Sebenarnya aku tak mengerti, apa dan bagaimana yang dimaksud dengan pernikahan. Sesuatu yang dijanjikan olehnya barusan. Dalam bayanganku hanyalah sebuah kebahagiaan utuh yang nantinya akan aku dapatkan. Kurasa itu benar.

Dia mengusap air mataku saat kembali berucap, " Kita akan membuka gembok ini dengan kunci ini setelah kita bertemu kembali, Mari."

Dia memberiku sebuah kunci dengan tali panjang yang mengikatnya, lalu mengalungkannya pada leherku.

"Kita akan menikah dan membangun rumah bersayap besar di dekat pantai, memelihara banyak anjing kecil yang lucu, lalu bermain bersama mereka sepanjang hari." Sesekali tawa riang memecah di tengah kalimatnya.

Dia terus bicara, "Kita akan memiliki dua orang anak yang lucu-lucu seperti kau dan aku. Mereka akan memiliki rambut sepertiku dan mata yang indah sepertimu."

Aku tersenyum melihat wajahnya yang penuh ekspresi saat bicara. Isakan tangis perlahan terlepas dari mulutku setelah mendapati janji-janji yang dia ucapkan kepadaku.

.

.

.

.

.

.

.

.

.

.

.

.

.

.

Hari berganti bulan dan bulan berganti tahun setelah kami berpisah, dengan ingatan-ingatan yang masih terekam jelas di kepalaku.

Sejak saat itu, aku terus berusaha. Mendorong diriku hingga ke batas. Membuang segala sesuatu yang pernah ada dalam diriku demi untuk menjadi sosok yang dia sukai, menjadi seperti sosok yang dia ceritakan sedari dulu.

Aku tak memahami perasaan apa yang kualami saat ini, mungkinkah ini cinta? Apakah hanya dengan sebuah pengorbanan, maka perasaan ini bisa disebut dengan cinta?

Papa selalu memerhatikanku, segala bentuk perubahan pada diriku. Sikap dan penampilan yang berbeda 180 derajat dari sebelum sekarang. Papa selalu tahu apa yang aku inginkan atas hal ini. Papa tahu tentang bocah bersurai hitam dengan bekas luka goresan di pelipisnya. Bocah yang telah mengubah diriku sampai seperti ini.

.

.

.

.

.

.

.

.

.

10 tahun telah berlalu.

Kurasakan waktu mulai semakin dekat untuk kembali bertemu dengannya, seseorang dari masa kecilku. Dia adalah sebuah kebahagian yang aku impikan selama ini.
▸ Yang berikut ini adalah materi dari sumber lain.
File: config.mk
export PLATFORM = sky130hd
export DESIGN_NAME = mem_arbiter
export DESIGN_NICKNAME = d
export VERILOG_FILES = /design/src/rtl/mem_arbiter_pkg.sv /design/src/rtl/mem_arbiter_burst.sv /design/src/rtl/mem_arbiter.sv
export SDC_FILE = /design/constraint.sdc
export NUM_CORES = 1
export LEC_CHECK = 0
export BUFFER_PORTS_ARGS = -buffer_cell sky130_fd_sc_hd__buf_2
export CAP_MARGIN = 30
export CORE_UTILIZATION = 25
export CTS_BUF_LIST = sky130_fd_sc_hd__clkbuf_8
export DETAILED_ROUTE_END_ITERATION = 16
export SETUP_SLACK_MARGIN = 0.5
export SLEW_MARGIN = 20
export SYNTH_ARGS = -nofsm -noshare
export SYNTH_HDL_FRONTEND = slang
export SYNTH_SLANG_ARGS = --single-unit
File: constraint.sdc
create_clock -name clk -period 1.3 [get_ports clk]
set_input_delay 0.065 -clock clk [delete_from_list [all_inputs] [get_ports clk]]
set_output_delay 0.065 -clock clk [all_outputs]
set_load 0.05 [all_outputs]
Apakah dia mengingatku? Apakah dia mengingat janji kita saat itu?

Bagaimana dia sekarang—penampilannya?

Pertanyaan-pertanyaan mulai berputar secara liar di kepalaku, saat Papa menggandeng tanganku—menuntunku—menuju rumah kami yang baru, dekat dengan SMA Bonyari tempatku bersekolah nantinya.

"Biar saya membawanya, Ojou-sama," tawar salah seorang maid untuk membawakan koperku yang terbilang besar dan cukup berat. Aku terlalu memaksakan diri.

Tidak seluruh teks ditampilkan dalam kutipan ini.